INPUT DATA
= Beginning of Section =

--- config.mk ---
export PLATFORM = sky130hd
export DESIGN_NAME = uart_irda_tx_ctrl
export DESIGN_NICKNAME = d
export VERILOG_FILES = /design/src/rtl/uart_irda_tx_ctrl.sv
export SDC_FILE = /design/constraint.sdc
export NUM_CORES = 1
export LEC_CHECK = 0
export ABC_AREA = 1
export CAP_MARGIN = 5
export CORE_MARGIN = 5
export CORE_UTILIZATION = 47
export CTS_CLUSTER_SIZE = 8
export DETAILED_ROUTE_END_ITERATION = 6
export PLACE_DENSITY = 0.72
export SETUP_SLACK_MARGIN = 0.3
export SYNTH_ARGS = -nofsm -noshare
export SYNTH_HDL_FRONTEND = slang
export SYNTH_SLANG_ARGS = --single-unit
--- constraint.sdc ---
create_clock -name clk -period 3.85 [get_ports clk]
set_input_delay 1.155 -clock clk [delete_from_list [all_inputs] [get_ports clk]]
set_output_delay 1.155 -clock clk [all_outputs]
set_load 0.005 [all_outputs]
--- src/rtl/uart_irda_tx_ctrl.sv ---
// uart_irda_tx_ctrl
//   Memory-mapped transmit controller for the serial port. The CPU pushes
//   bytes into a small FIFO. The controller sends them one frame at a time,
//   as UART 8N1 or IrDA SIR. It generates the bit timing, drives the serial
//   line and raises a level interrupt when the transmitter has gone idle.
//
// Ports
//   clk    system clock
//   reset  asynchronous, active-high reset
//   cs     bus chip select
//   we     bus write enable (qualified by cs)
//   addr   register select: 0 DATA, 1 STATUS, 2 CTRL, 3 reserved
//   wdata  bus write data
//   rdata  bus read data, combinational from addr
//   tx     serial output, registered
//   irq    transmit-idle interrupt (irq_en & empty & ~busy)
//
// State | meaning
//   IDLE  | nothing in flight; tx holds the idle level of CTRL.irda_en
//   START | start bit (value 0)
//   DATA  | data bits 0..7, LSB first
//   STOP  | stop bit (value 1); chains straight into START if FIFO non-empty
module uart_irda_tx_ctrl #(
  parameter int CLK_DIV    = 27,
  parameter int FIFO_DEPTH = 4
) (
  input  logic        clk,
  input  logic        reset,
  input  logic        cs,
  input  logic        we,
  input  logic [1:0]  addr,
  input  logic [31:0] wdata,
  output logic [31:0] rdata,
  output logic        tx,
  output logic        irq
);

  localparam int          PW       = $clog2(FIFO_DEPTH);
  localparam logic [15:0] DIV_LAST = 16'(CLK_DIV - 1);
  localparam logic [4:0]  DEPTH    = 5'(FIFO_DEPTH);

  typedef enum logic [1:0] {
    S_IDLE,
    S_START,
    S_DATA,
    S_STOP
  } state_t;

  state_t          state_q, state_d;
  logic [7:0]      mem [FIFO_DEPTH];
  logic [PW-1:0]   wr_ptr_q, rd_ptr_q;
  logic [4:0]      count_q;
  logic            overflow_q;
  logic            irda_en_q, irq_en_q;
  logic            mode_q;
  logic [7:0]      shreg_q;
  logic [2:0]      bit_idx_q;
  logic [15:0]     div_q;
  logic [3:0]      subtick_q;
  logic            tx_q;

  logic            wr_data, wr_status, wr_ctrl;
  logic            empty, full, busy;
  logic            pop, push_ok, push_drop;
  logic            tick, bit_end;
  logic            bit_val, tx_d;
  logic [31:0]     status;
  logic            unused_wdata;

  assign unused_wdata = ^wdata[31:8];

  assign wr_data   = cs & we & (addr == 2'd0);
  assign wr_status = cs & we & (addr == 2'd1);
  assign wr_ctrl   = cs & we & (addr == 2'd2);

  assign empty = (count_q == 5'd0);
  assign full  = (count_q == DEPTH);
  assign busy  = (state_q != S_IDLE);

  // A pop in the same cycle frees a slot, so a push into a full FIFO is
  // still accepted then.
  assign push_ok   = wr_data & (~full | pop);
  assign push_drop = wr_data & full & ~pop;

  assign tick    = (div_q == DIV_LAST);
  assign bit_end = tick & (subtick_q == 4'd15);

  // FIFO storage
  always_ff @(posedge clk) begin
    if (push_ok) begin
      mem[wr_ptr_q] <= wdata[7:0];
    end
  end

  // FIFO pointers, occupancy, sticky overflow
  always_ff @(posedge clk or posedge reset) begin
    if (reset) begin
      wr_ptr_q   <= '0;
      rd_ptr_q   <= '0;
      count_q    <= 5'd0;
      overflow_q <= 1'b0;
    end else begin
      if (push_ok) begin
        wr_ptr_q <= wr_ptr_q + 1'b1;
      end
      if (pop) begin
        rd_ptr_q <= rd_ptr_q + 1'b1;
      end
      if (push_ok && !pop) begin
        count_q <= count_q + 5'd1;
      end else if (pop && !push_ok) begin
        count_q <= count_q - 5'd1;
      end
      if (wr_status) begin
        overflow_q <= 1'b0;
      end else if (push_drop) begin
        overflow_q <= 1'b1;
      end
    end
  end

  // Control register
  always_ff @(posedge clk or posedge reset) begin
    if (reset) begin
      irda_en_q <= 1'b0;
      irq_en_q  <= 1'b0;
    end else if (wr_ctrl) begin
      irda_en_q <= wdata[0];
      irq_en_q  <= wdata[1];
    end
  end

  // FSM state register
  always_ff @(posedge clk or posedge reset) begin
    if (reset) begin
      state_q <= S_IDLE;
    end else begin
      state_q <= state_d;
    end
  end

  // FSM next state, FIFO pop and next tx level
  always_comb begin
    state_d = state_q;
    pop     = 1'b0;
    bit_val = 1'b1;
    tx_d    = 1'b1;

    case (state_q)
      S_IDLE: begin
        if (!empty) begin
          state_d = S_START;
          pop     = 1'b1;
        end
      end
      S_START: begin
        bit_val = 1'b0;
        if (bit_end) begin
          state_d = S_DATA;
        end
      end
      S_DATA: begin
        bit_val = shreg_q[bit_idx_q];
        if (bit_end && bit_idx_q == 3'd7) begin
          state_d = S_STOP;
        end
      end
      S_STOP: begin
        bit_val = 1'b1;
        if (bit_end) begin
          if (!empty) begin
            state_d = S_START;
            pop     = 1'b1;
          end else begin
            state_d = S_IDLE;
          end
        end
      end
      default: begin
        state_d = S_IDLE;
      end
    endcase

    // Idle level follows the live CTRL bit; inside a frame the latched mode
    // decides. IrDA sends a 3/16 high pulse for a zero and nothing for a one.
    if (state_q == S_IDLE) begin
      tx_d = ~irda_en_q;
    end else if (mode_q) begin
      tx_d = ~bit_val & (subtick_q < 4'd3);
    end else begin
      tx_d = bit_val;
    end
  end

  // Frame datapath: shift register, latched mode, bit timing
  always_ff @(posedge clk or posedge reset) begin
    if (reset) begin
      shreg_q   <= 8'd0;
      mode_q    <= 1'b0;
      bit_idx_q <= 3'd0;
      div_q     <= 16'd0;
      subtick_q <= 4'd0;
    end else if (pop) begin
      shreg_q   <= mem[rd_ptr_q];
      mode_q    <= irda_en_q;
      bit_idx_q <= 3'd0;
      div_q     <= 16'd0;
      subtick_q <= 4'd0;
    end else if (busy) begin
      if (tick) begin
        div_q     <= 16'd0;
        subtick_q <= subtick_q + 4'd1;
      end else begin
        div_q <= div_q + 16'd1;
      end
      if (bit_end && state_q == S_DATA) begin
        bit_idx_q <= bit_idx_q + 3'd1;
      end
    end
  end

  // Serial output; reset drives the line to mark immediately
  always_ff @(posedge clk or posedge reset) begin
    if (reset) begin
      tx_q <= 1'b1;
    end else begin
      tx_q <= tx_d;
    end
  end

  assign tx  = tx_q;
  assign irq = irq_en_q & empty & ~busy;

  assign status = {19'd0, count_q, 4'd0, overflow_q, busy, full, empty};

  always_comb begin
    rdata = 32'd0;
    case (addr)
      2'd1:    rdata = status;
      2'd2:    rdata = {30'd0, irq_en_q, irda_en_q};
      default: rdata = 32'd0;
    endcase
  end

endmodule
# After elaboration in Yosys (flattened, before gate mapping)
# Memories as Yosys holds them, arrays and structs flattened. A register that Yosys moved wholly into a read port is not among the register bits.
# Index checks and enable logic that the tools add are counted.
# op_classes
add_sub_neg,7
n_lt_le_gt_ge,2
eq_ne,13
muxes,30
bitwise_logic,17
reduce_logical,18
# ops
operator,count
$mux W16,3
$pmux W13 S2,1
$add A16 B1 Y16 const B,1
$eq A16 B5 Y1 const B,1
$mux W4,3
$reduce_bool A2 Y1,6
$and A1 B1 Y1,11
$mux W1,10
$mux W5,2
$mux W3,3
$mux W2,4
$ne A2 B2 Y1 const B,4
$pmux W2 S4,1
$eq A2 B2 Y1 const B,3
$add A5 B1 Y5 const B,1
$eq A5 B3 Y1 const B,1
$logic_not A5 Y1,1
$not A1 Y1,5
$sub A5 B1 Y5 const B,1
$add A2 B1 Y2 const B,2
$add A4 B1 Y4 const B,1
$eq A2 B1 Y1 const B,2
$eq A4 B4 Y1 const B,1
$logic_and A1 B1 Y1,4
11 further kinds,15
# word_totals
reg_bits,39
mem_bits_rw,32
input_bits,38
output_inout_bits,34
mem_count,1
# mem_list
name,words,word_bits,read_ports,rd_clocked_by_memory_dff,wr,line,rtl
mem,4,8,1,1,1,50,logic [7:0] mem [FIFO_DEPTH];

# Longest topological paths before layout
# Gate-level depths: netlist of the first run.
# logic_depth
word_depth,10
ltp_mapped,20

# Least setup slack after synthesis of the first run
# Ideal clock, no wire load.
# synth_timing
path_kind,input-to-reg
startpoint,input port addr[0]
endpoint,register count_q[4]
setup_time_ns,0.079
arrival_time_ns,2.932
t_required_ns,3.771
setup_slack_ns,0.839
cell_stages,14
path_buffers,0
cell_sequence,inv_1 ha_1 nand3_1 inv_1 nand2_1 inv_1 ha_1 inv_1 ha_1 a21o_1 o21ai_0 nand2_1 nor2_1 xor2_1
# synth_via
elab_chain_len,6
word_cells_on_any_way,8
# synth_lines
item,line,rtl
start: declaration,31,"input logic [1:0] addr,"
$logic_not A2 Y1 *,72,assign wr_data = cs & we & (addr == 2'd0);
$and A1 B1 Y1 *,72,
$and A1 B1 Y1 *,82,assign push_ok = wr_data & (~full | pop);
via push_ok,64,"logic pop, push_ok, push_drop;"
$logic_not A1 Y1,111,end else if (pop && !push_ok) begin
$logic_and A1 B1 Y1,111,
$reduce_bool A2 Y1 (no line),n/a,
end signal: assignment,110,count_q <= count_q + 5'd1;
end signal: assignment,112,count_q <= count_q - 5'd1;
end: declaration,52,logic [4:0] count_q;
# Mark *: on every way through the listed nets, which the timed path passes. The rest lies on a longest branch.
# A chain may end at the register's enable or synchronous reset.

# Final worst setup path of the first run
# layout_timing
startpoint,input port addr[1]
endpoint,output port rdata[12]
# layout_via
elab_chain_len,2
word_cells_on_any_way,3
# layout_lines
item,line,rtl
$eq A2 B2 Y1 or $eq A2 B1 Y1 (tied branches),238,case (addr)
$pmux W13 S2 *,238,
end: declaration,33,"output logic [31:0] rdata,"
# Every way passes the cells marked *; elsewhere a longest branch is shown, timed or not.

==> flow_summary_export.csv, run 1 <==
group,metric,value,unit
critical_path,crit_path_start_kind,"input pin",
power,leakage,2.337,nW
cts,numCtsBuffers,9,
floorplan,dieArea,11440,µm²
detailed_routing,wirelength,8785,µm
hold_path,hp-class,"register to register",
power,pwr-share-clk,0.354,
detailed_routing,drtIter0Drc,221,
final_layout,instances_no_fill,657,
timing,slew_violations,0,
logic_synthesis,avgSynthCellArea,8.610,µm²
global_route,grt_start_max_net_pins,48,
cts,clock_path_buffers,2,
critical_path,worstSetupPathType,"input pin to output pin",
logic_synthesis,syn_inst,513,
detailed_routing,wl_per_cell,13.37,µm
final_layout,n_antenna_cell,0,
logic_synthesis,yosys_warnings,0,
floorplan,start_util,0.4803,
power,power.internal,1.343,mW
power,fin_total_pwr,1.867,mW
detailed_routing,dr.pass1.iters,4,
power,powerDensity,378.1,nW/µm²
final_layout,drive_above_1_share,0.07143,
timing,worst_pin_slew,978.4,ps
detailed_routing,vias,3358,
global_route,gr-usage-all-layers,0.1635,
cts,cts_tree,"yes",
logic_synthesis,syn_area,4417,µm²
global_route,antenna_found_initial,0,
global_route,overflow,0,
power,pwr-share-comb,0.127,
power,sw_frac_of_total,0.2804,
critical_path,end_kind,"output pin",
global_route,grt_pass1_vias,3318,
floorplan,io_pins,72,
cts,cts.clk_slew.worst_paths,80,ps
logic_synthesis,synth-seq-cells,79,
logic_synthesis,ys_types,34,
outcome,outcome,"finished clean",
logic_synthesis,seq_area_frac_synth,0.4841,
power,netSwitchingPower,0.5235,mW
cts,clk_latency,360,ps
cts,cts_root_buf,"clkbuf_8",
global_route,grt_pass1_wl,15150,µm
final_layout,layout_common_cells,"92 x nand2_1, 71 x nor2_1, 57 x inv_1, 46 x dfrtp_1, 36 x o21ai_0",
timing,setup_viol,0,
final_layout,layout_commonest_cell,"nand2_1",
critical_path,worstPathMaxFanout,6,
timing,finalClockSkew,9.320,ps
timing,post-route-min-period,3485,ps
critical_path,rrSetupSlack,710,ps
timing,finalHoldViolCount,0,
floorplan,floorplan.die.height,106.9,µm
detailed_routing,via_per_inst,5.111,
flow_run,maxCapViolCount,0,
floorplan,fp-row-count,35,
timing,fin_crit_sh,0.9051,
power,power_frac_seq,0.520,
timing,rsz0062_at_grt,"false",
cts,h-tree-depth,3,
place,dpl.cell_count,640,
detailed_routing,drt.antenna.violating_nets,0,
final_layout,fin_nets,600,
timing,fmax,287.0,MHz
floorplan,die_x,106.9,µm
final_layout,area_growth_syn_to_layout,11.78,%
timing,relSlewSlack,0.3468,
place,routabilityCongestion,0.9077,
final_layout,postLayoutCoreUtil,0.5369,
detailed_routing,drc_errors,0,
floorplan,coreArea,9196,µm²
cts,ctsHoldBuffers,0,
place,io_buffers,24,
cts,cts.sinks,79,
place,dp_hpwl,6042,µm
critical_path,worstPathArrival,2330,ps
critical_path,required,2690,ps
power,vdd_drop_max,0.3620,mV
[layer usage]
layer,vias to the layer above,share of wire,global-route usage
li1,1698,-,-
met5,-,0,0
met4,0,0.022,0.05936
met1,1575,0.46,0.2101
met3,15,0.034,0.03793
met2,70,0.48,0.2702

= End of Section =

ACTIVITY
Repeat only the lines running from the line that contains "met1,1575,0.46,0.2101" through the last line above, inclusive.

YOUR RESPONSE
met1,1575,0.46,0.2101
met3,15,0.034,0.03793
met2,70,0.48,0.2702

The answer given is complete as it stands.